(DATA FOR THIS EXERCISE)

### config.mk
export PLATFORM = sky130hd
export DESIGN_NAME = line_iface_irq_status
export DESIGN_NICKNAME = d
export VERILOG_FILES = /design/src/rtl/line_irq_pkg.sv /design/src/rtl/line_iface_irq_status.sv
export SDC_FILE = /design/constraint.sdc
export NUM_CORES = 1
export LEC_CHECK = 0
export BUFFER_PORTS_ARGS = -buffer_cell sky130_fd_sc_hd__clkbuf_2
export CAP_MARGIN = 20
export CORE_AREA = 2 2 246 248
export CTS_CLUSTER_DIAMETER = 100
export DETAILED_ROUTE_END_ITERATION = 7
export DIE_AREA = 0 0 248 250
export PLACE_DENSITY_LB_ADDON = 0.3
export SLEW_MARGIN = 10
export SYNTH_ARGS = -nofsm -noshare
export SYNTH_HDL_FRONTEND = slang
export SYNTH_SLANG_ARGS = --single-unit
### constraint.sdc
create_clock -name ref_clk_i -period 4.1 [get_ports ref_clk_i]
set_clock_uncertainty 0.2 [all_clocks]
set_input_delay 0.205 -clock ref_clk_i [delete_from_list [all_inputs] [get_ports ref_clk_i]]
set_output_delay 0.205 -clock ref_clk_i [all_outputs]
set_load 0.02 [all_outputs]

(End DATA FOR THIS EXERCISE)

◆ **EXERCISE REQUIREMENTS**
Nothing but the lines from the one containing "### constraint.sdc" to the end of the entries belongs in the answer, and each must match exactly.

◆ **FINISHED TASK**
### constraint.sdc
create_clock -name ref_clk_i -period 4.1 [get_ports ref_clk_i]
set_clock_uncertainty 0.2 [all_clocks]
set_input_delay 0.205 -clock ref_clk_i [delete_from_list [all_inputs] [get_ports ref_clk_i]]
set_output_delay 0.205 -clock ref_clk_i [all_outputs]
set_load 0.02 [all_outputs]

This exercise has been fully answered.